1976 found DaVanon in the majors for the entire season for the first time since 1971. Although he was still relegated to a reserve role behind Metzger and Rob Andrews, he set career highs in almost every category, batting .290 with 20 RBI, which doubled his previous career high of 10, in 61 games. After the season, however, he was headed back to the Cardinals once again, this time being traded with pitcher Larry Dierker for outfielder Bob Detherage and catcher Joe Ferguson.

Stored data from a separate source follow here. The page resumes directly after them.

Setup of alpha:
==> flow/design.v (excerpt) <==
module axis_matvec_mul #(
    parameter R=8, C=8, W_X=4, W_K=3,
    localparam W_Y = W_X + W_K + $clog2(C)
)(
    input  logic clk, rstn,
    output logic s_axis_kx_tready,
    input  logic s_axis_kx_tvalid,
    input  logic [R*C*W_K + C*W_X -1:0] s_axis_kx_tdata,
    input  logic m_axis_y_tready,
    output logic m_axis_y_tvalid,
    output logic [R*W_Y-1:0] m_axis_y_tdata
);
    typedef enum logic [2:0] {
        IDLE,
        LOAD_DATA,
        COMPUTING,
        RESULT_READY
    } state_t;
    state_t state, next_state;
    logic [R-1:0][C-1:0][W_K-1:0] k_reg;
    logic [C-1:0][W_X-1:0] x_reg;
    logic [R*W_Y-1:0] y_reg;
    logic computing;
    logic [$clog2(C+2)-1:0] compute_counter;
    always_ff @(posedge clk or negedge rstn) begin
        if (!rstn) begin
            state <= IDLE;
        end else begin
            state <= next_state;
        end
    end
    matvec_mul #(
        .R(R), .C(C), .W_X(W_X), .W_K(W_K)
    ) MATVEC (
        .clk(clk),
        .cen(computing),
        .k(k_reg),
        .x(x_reg),
        .y(y_reg)
    );
    always_comb begin
        next_state = state;
        case (state)
            IDLE: 
                if (s_axis_kx_tvalid && s_axis_kx_tready)
                    next_state = LOAD_DATA;
            LOAD_DATA:
                next_state = COMPUTING;
            COMPUTING: 
                if (compute_counter == C+1)
                    next_state = RESULT_READY;
            RESULT_READY:
                if (m_axis_y_tready)
                    next_state = IDLE;
        endcase
    end
  ...
Size: about 6800 cells after synthesis, ~1300 flip-flops, roughly 310 I/O pins, ~83000 um2 of cells after synthesis.
clock: 5.24 ns
lec_check: 0
cap_margin: 25
core_margin: 10
core_utilization: 49
cts_cluster_diameter: 105
min_routing_layer: met2
place_density_lb_addon: 0.06
slew_margin: 30
run.sh (not shown) runs the stock make flow with config.mk's settings and CLKGATE_MAP_FILE=.
Looking at the reports, alpha completed the entire flow and the layout it produced met the timing, DRC and antenna checks.
Edits applied to the flow inputs when going from alpha to epsilon:
Settings: CAP_MARGIN: 25 -> 20; PLACE_DENSITY_LB_ADDON: 0.06 -> unset; TNS_END_PERCENT: unset -> 25; SETUP_SLACK_MARGIN: unset -> 0.53; SLEW_MARGIN: 30 -> 20; MIN_ROUTING_LAYER: met2 -> unset; CTS_CLUSTER_DIAMETER: 105 -> 196; CORE_UTILIZATION: 49 -> 40; CORE_MARGIN: 10 -> 2; CORE_ASPECT_RATIO: unset -> 1.4; the clock period (ns, I/O delays scaled along): 5.24 -> 8.0.
==> comparison <==
- Number of global-route vias before repair of epsilon falls short of that of alpha by more than a quarter.
- Against alpha, epsilon comes in 78000 um higher on detailed-route wire length on metal 1.
- On total inserted antenna cells: epsilon sits below alpha.

---

axis_matvec_mul again, from the RTL that the note above started with.
Design axis_matvec_mul, start of the top module:
module axis_matvec_mul #(
    parameter R=8, C=8, W_X=4, W_K=3,
    localparam W_Y = W_X + W_K + $clog2(C)
)(
    input  logic clk, rstn,
    output logic s_axis_kx_tready,
    input  logic s_axis_kx_tvalid,
    input  logic [R*C*W_K + C*W_X -1:0] s_axis_kx_tdata,
    input  logic m_axis_y_tready,
    output logic m_axis_y_tvalid,
    output logic [R*W_Y-1:0] m_axis_y_tdata
);
Settings: LEC_CHECK=0, CAP_MARGIN=5, CORE_ASPECT_RATIO=0.92, CORE_MARGIN=2, CORE_UTILIZATION=72, CTS_CLUSTER_SIZE=45, PLACE_DENSITY=0.65, SETUP_SLACK_MARGIN=0.44, SLEW_MARGIN=20; clock period 2.38 ns.
The first run ran to the end with violations: setup timing.
Edit:
==> flow/config.mk (replaced) <==
export PLATFORM = sky130hd
export DESIGN_NAME = axis_matvec_mul
export DESIGN_NICKNAME = axis_matvec_mul
export VERILOG_FILES = /design/flow/design.v
export SDC_FILE = /design/flow/constraint.sdc
export NUM_CORES = 4
export LEC_CHECK = 0
export ABC_AREA = 1
export CAP_MARGIN = 20
export CORE_MARGIN = 2
export CORE_UTILIZATION = 72
export CTS_CLUSTER_DIAMETER = 226
export CTS_CLUSTER_SIZE = 10
export SETUP_SLACK_MARGIN = 0.53
export SLEW_MARGIN = 20
export TNS_END_PERCENT = 10
==> flow/constraint.sdc (replaced) <==
create_clock -name core_clock -period 1.88 [get_ports {clk}]
set_input_delay 0.3760 -clock core_clock [delete_from_list [all_inputs] [get_ports {clk}]]
set_output_delay 0.3760 -clock core_clock [all_outputs]
set_load 0.01 [all_outputs]
After rerunning:
- Now the flow aborted during 5_1_grt on GRT-0232
- area after synthesis climbs by 3.3%
- synthesized cell count climbs by 34%
- die size climbs by 3.3%
Edit:
==> flow/config.mk (replaced) <==
export PLATFORM = sky130hd
export DESIGN_NAME = axis_matvec_mul
export DESIGN_NICKNAME = axis_matvec_mul
export VERILOG_FILES = /design/flow/design.v
export SDC_FILE = /design/flow/constraint.sdc
export NUM_CORES = 4
export LEC_CHECK = 0
export CAP_MARGIN = 20
export CORE_MARGIN = 2
export CORE_UTILIZATION = 62
export SETUP_SLACK_MARGIN = 0.44
export SLEW_MARGIN = 20
==> flow/constraint.sdc (replaced) <==
create_clock -name core_clock -period 2.75 [get_ports {clk}]
set_input_delay 0.5500 -clock core_clock [delete_from_list [all_inputs] [get_ports {clk}]]
set_output_delay 0.5500 -clock core_clock [all_outputs]
set_load 0.01 [all_outputs]
After rerunning: This time the run produced a clean layout; synthesized area went down by 3.2%; synthesized cell count fell by 26%; die area grows by 12%.
Edit:
--- a/flow/config.mk
+++ b/flow/config.mk
@@ -8,5 +8,5 @@
 export CAP_MARGIN = 20
 export CORE_MARGIN = 2
-export CORE_UTILIZATION = 62
-export SETUP_SLACK_MARGIN = 0.44
+export CORE_UTILIZATION = 71
+export CTS_CLUSTER_SIZE = 36
 export SLEW_MARGIN = 20
==> flow/constraint.sdc (replaced) <==
create_clock -name core_clock -period 6.57 [get_ports {clk}]
set_input_delay 1.3140 -clock core_clock [delete_from_list [all_inputs] [get_ports {clk}]]
set_output_delay 1.3140 -clock core_clock [all_outputs]
set_load 0.01 [all_outputs]
=> Sequential share of layout area grows by 3.5 points; wire length decreases by 12%; clock skew shrinks by 0.0061 ns; synthesized cell count does not change.

---

The RTL this note starts from:
==> flow/design.v <==
module matvec_mul #(
    parameter R=8, C=8, W_X=8, W_K=8,
    localparam DEPTH = $clog2(C),
               W_M = W_X + W_K,
               W_Y = W_M + DEPTH
  )(  
    input  logic clk, cen,
    input  logic signed [R-1:0][C-1:0][W_K-1:0] k,
    input  logic signed        [C-1:0][W_X-1:0] x, 
    output logic signed        [R-1:0][W_Y-1:0] y
  );
  localparam C_PAD = 2**$clog2(C);
  logic signed [W_Y-1:0] tree [R][DEPTH+1][C_PAD];  
  logic signed [C_PAD-1:0][W_X-1:0] x_pad;
  logic signed [R-1:0][C_PAD-1:0][W_K-1:0] k_pad;      
  always_comb begin
    x_pad = '0;
    k_pad = '0;
    for (int i = 0; i < C; i++) begin
      x_pad[i] = x[i];
    end
    for (int i = 0; i < R; i++) begin
      for (int j = 0; j < C; j++) begin
        k_pad[i][j] = k[i][j];
      end
    end
  end
  genvar r, c, d, a;
  for (r=0; r<R; r=r+1) begin
    for (c=0; c<C_PAD; c=c+1)
      always_ff @(posedge clk)   
        if (cen) tree[r][0][c] <= $signed(k_pad[r][c]) * $signed(x_pad[c]);
    for (d=0; d<DEPTH; d=d+1)
      for (a=0; a<C_PAD/2**(d+1); a=a+1)
        always_ff @(posedge clk)   
          if (cen) tree[r][d+1][a] <= tree[r][d][2*a] + tree[r][d][2*a+1];
    assign y[r] = tree[r][DEPTH][0];
  end
endmodule
module axis_matvec_mul #(
    parameter R=8, C=8, W_X=4, W_K=3,
    localparam W_Y = W_X + W_K + $clog2(C)
)(
    input  logic clk, rstn,
    output logic s_axis_kx_tready,
    input  logic s_axis_kx_tvalid,
    input  logic [R*C*W_K + C*W_X -1:0] s_axis_kx_tdata,
    input  logic m_axis_y_tready,
    output logic m_axis_y_tvalid,
    output logic [R*W_Y-1:0] m_axis_y_tdata
);
    typedef enum logic [2:0] {
        IDLE,
        LOAD_DATA,
        COMPUTING,
        RESULT_READY
    } state_t;
    state_t state, next_state;
    logic [R-1:0][C-1:0][W_K-1:0] k_reg;
    logic [C-1:0][W_X-1:0] x_reg;
    logic [R*W_Y-1:0] y_reg;
    logic computing;
    logic [$clog2(C+2)-1:0] compute_counter;
    always_ff @(posedge clk or negedge rstn) begin
        if (!rstn) begin
            state <= IDLE;
        end else begin
            state <= next_state;
        end
    end
    matvec_mul #(
        .R(R), .C(C), .W_X(W_X), .W_K(W_K)
    ) MATVEC (
        .clk(clk),
        .cen(computing),
        .k(k_reg),
        .x(x_reg),
        .y(y_reg)
    );
    always_comb begin
        next_state = state;
        case (state)
            IDLE: 
                if (s_axis_kx_tvalid && s_axis_kx_tready)
                    next_state = LOAD_DATA;
            LOAD_DATA:
                next_state = COMPUTING;
            COMPUTING: 
                if (compute_counter == C+1)
                    next_state = RESULT_READY;
            RESULT_READY:
                if (m_axis_y_tready)
                    next_state = IDLE;
        endcase
    end
    always_ff @(posedge clk or negedge rstn) begin
        if (!rstn) begin
            k_reg <= '0;
            x_reg <= '0;
            computing <= 1'b0;
            compute_counter <= '0;
            m_axis_y_tvalid <= 1'b0;
            m_axis_y_tdata <= '0;
        end else begin
            case (state)
                IDLE: begin
                    compute_counter <= '0;
                    computing <= 1'b0;
                    if (s_axis_kx_tvalid && s_axis_kx_tready) begin
                        for (int r = 0; r < R; r++) begin
                            for (int c = 0; c < C; c++) begin
                                k_reg[r][c] <= s_axis_kx_tdata[(r*C + c)*W_K +: W_K];
                            end
                        end
                        for (int c = 0; c < C; c++) begin
                            x_reg[c] <= s_axis_kx_tdata[R*C*W_K + c*W_X +: W_X];
                        end
                    end
                end
                LOAD_DATA: begin
                    computing <= 1'b1;
                end
                COMPUTING: begin
                    compute_counter <= compute_counter + 1;
                    if (compute_counter == C+1) begin
                        m_axis_y_tdata <= y_reg;
                        m_axis_y_tvalid <= 1'b1;
                        computing <= 1'b0;
                    end
                end
                RESULT_READY: begin
                    if (m_axis_y_tready) begin
                        m_axis_y_tvalid <= 1'b0;
                    end
                end
            endcase
        end
    end
    assign s_axis_kx_tready = (state == IDLE);
endmodule
Settings: LEC_CHECK=0, CAP_MARGIN=40, CELL_PAD_IN_SITES_DETAIL_PLACEMENT=0, CORE_ASPECT_RATIO=1.4, CORE_MARGIN=10, CORE_UTILIZATION=40, CTS_CLUSTER_DIAMETER=196, GPL_ROUTABILITY_DRIVEN=0, HOLD_SLACK_MARGIN=0.14, MAX_ROUTING_LAYER=met4, MIN_ROUTING_LAYER=met2, SLEW_MARGIN=20, TNS_END_PERCENT=55; clock period 8.0 ns.
The first run completed without violations.
Next try:
==> flow/config.mk (replaced) <==
export PLATFORM = sky130hd
export DESIGN_NAME = axis_matvec_mul
export DESIGN_NICKNAME = axis_matvec_mul
export VERILOG_FILES = /design/flow/design.v
export SDC_FILE = /design/flow/constraint.sdc
export NUM_CORES = 4
export LEC_CHECK = 0
export ABC_AREA = 1
export CAP_MARGIN = 20
export CORE_MARGIN = 2
export CORE_UTILIZATION = 71
export CTS_CLUSTER_SIZE = 91
export SLEW_MARGIN = 20
==> flow/constraint.sdc (replaced) <==
create_clock -name core_clock -period 6.24 [get_ports {clk}]
set_input_delay 1.2480 -clock core_clock [delete_from_list [all_inputs] [get_ports {clk}]]
set_output_delay 1.2480 -clock core_clock [all_outputs]
set_load 0.01 [all_outputs]
=> The new run completed without violations; synthesized cell count climbs by a quarter to a third; clock skew shrinks by 0.068 ns; global-route usage rose by 7.9 points; area after synthesis grows by a few percent; worst setup slack got worse by 2.0 ns; via count is lower by a little under a tenth; final area went up slightly; first-iteration DRC count falls by well over a third; register-to-register slack got worse by 2.1 ns; routed wire length climbs by a little under a tenth; clock-buffer cell count shrinks by 15.
Next try:
--- a/flow/config.mk
+++ b/flow/config.mk
@@ -8 +7,0 @@
-export ABC_AREA = 1
@@ -11,2 +10,2 @@
-export CORE_UTILIZATION = 71
-export CTS_CLUSTER_SIZE = 91
+export CORE_UTILIZATION = 40
+export SETUP_SLACK_MARGIN = -0.14
==> flow/constraint.sdc (replaced) <==
create_clock -name core_clock -period 3.67 [get_ports {clk}]
set_input_delay 0.7340 -clock core_clock [delete_from_list [all_inputs] [get_ports {clk}]]
set_output_delay 0.7340 -clock core_clock [all_outputs]
set_load 0.01 [all_outputs]
- non-clock buffer count went up by 76
- routed wire length went down by 9.5%
- clock skew went up by 0.015 ns
- synthesized area went down by about 3.2%
Next try:
--- a/flow/config.mk
+++ b/flow/config.mk
@@ -7,0 +8 @@
+export ABC_AREA = 1
@@ -10,2 +11,4 @@
-export CORE_UTILIZATION = 40
-export SETUP_SLACK_MARGIN = -0.14
+export CORE_UTILIZATION = 72
+export CTS_CLUSTER_DIAMETER = 226
+export CTS_CLUSTER_SIZE = 10
+export SETUP_SLACK_MARGIN = 0.3
==> flow/constraint.sdc (replaced) <==
create_clock -name core_clock -period 1.88 [get_ports {clk}]
set_input_delay 0.3760 -clock core_clock [delete_from_list [all_inputs] [get_ports {clk}]]
set_output_delay 0.3760 -clock core_clock [all_outputs]
set_load 0.01 [all_outputs]
What happened: Now the flow produced a layout that fails on negative setup slack; hold slack is worse by 0.39 ns; setup slack is worse by 1.7 ns; first-iteration DRC count rises to 3.6 times its value; core utilization rises by 45 points; die size falls by 42%.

In the 1976-1977 offseason, he made an appearance on Hollywood Squares as a contestant. At the end of the show, host Peter Marshall said he would appreciate it if he would bobble a ball hit by Pete LaCock, who played for the Chicago Cubs. LaCock is the son of Marshall.

=== Fourth Cardinals stint ===
Despite his 1976 season, DaVanon once again found himself buried at the end of the Cardinals bench behind Garry Templeton, Mike Tyson, Don Kessinger and Mike Phillips. This trade also marked the only time in MLB history that a team has traded for the same player 3 times. In the first month of the season, he was only able to get into nine games, in which he failed to get a hit in eight at bats. He was released on May 11, at which point he retired to return to his home in Houston.

== Personal life ==
DaVanon is the father of former Major League Baseball outfielder Jeff DaVanon. He currently lives in Houston, Texas and officiates high school basketball.